Breast cancer characteristics at diagnosis and survival among Arab–American women compared to European– and African–American women

  • Sharon Hensley Alford
  • Kendra Schwartz
  • Amr Soliman
  • Christine Cole Johnson
  • Stephen B. Gruber
  • Sofia D. Merajver


Background Data from Arab world studies suggest that Arab women may experience a more aggressive breast cancer phenotype. To investigate this finding, we focused on one of the largest settlements of Arabs and Iraqi Christians (Chaldeans) in the US, metropolitan Detroit- a SEER reporting site since 1973. Materials and methods We identified a cohort of primary breast cancer cases diagnosed 1973–2003. Using a validated name algorithm, women were identified as being of Arab/Chaldean descent if they had an Arab last or maiden name. We compared characteristics at diagnosis (age, grade, histology, SEER stage, and marker status) and overall survival between Arab–, European–, and African–Americans. Results The cohort included 1,652 (2%) women of Arab descent, 13,855 (18%) African–American women, and 63,615 (80%) European–American women. There were statistically significant differences between the racial groups for all characteristics at diagnosis. Survival analyses overall and for each SEER stage showed that Arab–American women had the best survival, followed by European–American women. African–American women had the poorest overall survival and were 1.37 (95% confidence interval: 1.23–1.52) times more likely to be diagnosed with an aggressive tumor (adjusting for age, grade, marker status, and year of diagnosis). Conclusion Overall, Arab–American women have a distribution of breast cancer histology similar to European–American women. In contrast, the stage, age, and hormone receptor status at diagnosis among Arab–Americans was more similar to African–American women. However, Arab–American women have a better overall survival than even European–American women.

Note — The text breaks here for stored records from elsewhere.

--- src/rtl/sp_ram_ctrl.sv ---
// Request/response front end for an external single-port RAM that has a
// registered read port. Each write takes one strobe cycle. Each read takes one
// strobe cycle and one capture cycle, then waits for rsp_ready.
// All RAM-facing and handshake outputs come straight from flops.
// Optional feature: define SP_RAM_CTRL_INIT_EN to zero-fill the whole RAM
// after every reset before the first request is accepted.
module sp_ram_ctrl
  import sp_ram_pkg::*;
#(
  parameter int DATA = DATA_DEFAULT,
  parameter int ADDR = ADDR_DEFAULT
) (
  input  logic            clk,
  input  logic            rst_n,
  input  logic            req_valid,
  output logic            req_ready,
  input  logic            req_we,
  input  logic [ADDR-1:0] req_addr,
  input  logic [DATA-1:0] req_wdata,
  output logic            rsp_valid,
  input  logic            rsp_ready,
  output logic [DATA-1:0] rsp_rdata,
  output logic            ram_we,
  output logic            ram_re,
  output logic [ADDR-1:0] ram_addr,
  output logic [DATA-1:0] ram_wdata,
  input  logic [DATA-1:0] ram_rdata
);

`ifdef SP_RAM_CTRL_INIT_EN
  // Reset goes through the zero-fill sequence, so requests are held off.
  localparam state_e          RESET_STATE = INIT;
  localparam logic            RESET_READY = 1'b0;
  localparam logic [ADDR-1:0] ADDR_LAST   = {ADDR{1'b1}};
`else
  localparam state_e          RESET_STATE = IDLE;
  localparam logic            RESET_READY = 1'b1;
`endif

  state_e          state_q;
  logic            req_ready_q;
  logic            rsp_valid_q;
  logic [DATA-1:0] rsp_rdata_q;
  logic            ram_we_q;
  logic            ram_re_q;
  logic [ADDR-1:0] ram_addr_q;
  logic [DATA-1:0] ram_wdata_q;
`ifdef SP_RAM_CTRL_INIT_EN
  logic [ADDR-1:0] init_addr_q;  // next address to clear
  logic            init_wait_q;  // 1 = the clear strobe is in flight
`endif

  // Controller FSM: the state and every registered output are updated together.
  always_ff @(posedge clk or negedge rst_n) begin
    if (!rst_n) begin
      state_q     <= RESET_STATE;
      req_ready_q <= RESET_READY;
      rsp_valid_q <= 1'b0;
      rsp_rdata_q <= '0;
      ram_we_q    <= 1'b0;
      ram_re_q    <= 1'b0;
      ram_addr_q  <= '0;
      ram_wdata_q <= '0;
`ifdef SP_RAM_CTRL_INIT_EN
      init_addr_q <= '0;
      init_wait_q <= 1'b0;
`endif
    end else begin
      case (state_q)
        IDLE: begin
          if (req_valid && req_ready_q) begin
            req_ready_q <= 1'b0;
            ram_addr_q  <= req_addr;
            if (req_we) begin
              ram_we_q    <= 1'b1;
              ram_wdata_q <= req_wdata;
              state_q     <= WR;
            end else begin
              ram_re_q <= 1'b1;
              state_q  <= RD;
            end
          end
        end

        // The RAM commits the write on this edge; the strobe was one cycle wide.
        WR: begin
          ram_we_q    <= 1'b0;
          req_ready_q <= 1'b1;
          state_q     <= IDLE;
        end

        // The RAM samples the read on this edge; its data appears next cycle.
        RD: begin
          ram_re_q <= 1'b0;
          state_q  <= RD_CAP;
        end

        RD_CAP: begin
          rsp_rdata_q <= ram_rdata;
          rsp_valid_q <= 1'b1;
          state_q     <= RESP;
        end

        // Hold the response until it is taken. req_ready rises only afterwards,
        // so a request cannot be accepted on the handshake edge.
        RESP: begin
          if (rsp_ready) begin
            rsp_valid_q <= 1'b0;
            req_ready_q <= 1'b1;
            state_q     <= IDLE;
          end
        end

`ifdef SP_RAM_CTRL_INIT_EN
        // Alternate strobe and gap cycles.
        // The address advances on the gap edge.
        INIT: begin
          if (!init_wait_q) begin
            ram_we_q    <= 1'b1;
            ram_addr_q  <= init_addr_q;
            ram_wdata_q <= '0;
            init_wait_q <= 1'b1;
          end else begin
            ram_we_q    <= 1'b0;
            init_wait_q <= 1'b0;
            if (init_addr_q == ADDR_LAST) begin
              req_ready_q <= 1'b1;
              state_q     <= IDLE;
            end else begin
              init_addr_q <= init_addr_q + ADDR'(1);
            end
          end
        end
`endif

        default: begin
          ram_we_q    <= 1'b0;
          ram_re_q    <= 1'b0;
          rsp_valid_q <= 1'b0;
          req_ready_q <= 1'b1;
          state_q     <= IDLE;
        end
      endcase
    end
  end

  assign req_ready = req_ready_q;
  assign rsp_valid = rsp_valid_q;
  assign rsp_rdata = rsp_rdata_q;
  assign ram_we    = ram_we_q;
  assign ram_re    = ram_re_q;
  assign ram_addr  = ram_addr_q;
  assign ram_wdata = ram_wdata_q;

endmodule

--- config.mk ---
export PLATFORM = sky130hd
export DESIGN_NAME = sp_ram_ctrl
export DESIGN_NICKNAME = d
export VERILOG_FILES = /design/src/rtl/sp_ram_pkg.sv /design/src/rtl/sp_ram_ctrl.sv
export SDC_FILE = /design/constraint.sdc
export NUM_CORES = 1
export LEC_CHECK = 0
export ABC_AREA = 1
export CAP_MARGIN = 40
export CORE_MARGIN = 1.5
export CORE_UTILIZATION = 38
export CTS_CLUSTER_SIZE = 25
export DETAILED_ROUTE_END_ITERATION = 8
export HOLD_SLACK_MARGIN = 0.15
export PLACE_DENSITY = 0.85
export SLEW_MARGIN = 20
export SYNTH_ARGS = -nofsm -noshare
export SYNTH_HDL_FRONTEND = slang
export SYNTH_SLANG_ARGS = --single-unit
export TNS_END_PERCENT = 10
--- constraint.sdc ---
create_clock -name clk -period 1.1 [get_ports clk]
set_input_delay 0.11 -clock clk [delete_from_list [all_inputs] [get_ports clk]]
set_output_delay 0.11 -clock clk [all_outputs]
set_load 0.005 [all_outputs]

Arab Breast cancer Epidemiology Incidence Survival 



This work was supported by a Department of Defense Breast Cancer Research Program Predoctoral Fellowship (W81XWH-04-1-0395 to SHA), by grants from the Breast Cancer Foundation (SDM) and the Burroughs Wellcome Fund (SDM), and the National Institutes of Health through the University of Michigan’s Cancer Center Support (5 P30 CA46592 to SBG and SDM). The funding sources were not involved in the study design or data collection, analyses, or interpretation. The authors had full responsibility of the writing of the manuscript and the decision to submit for publication.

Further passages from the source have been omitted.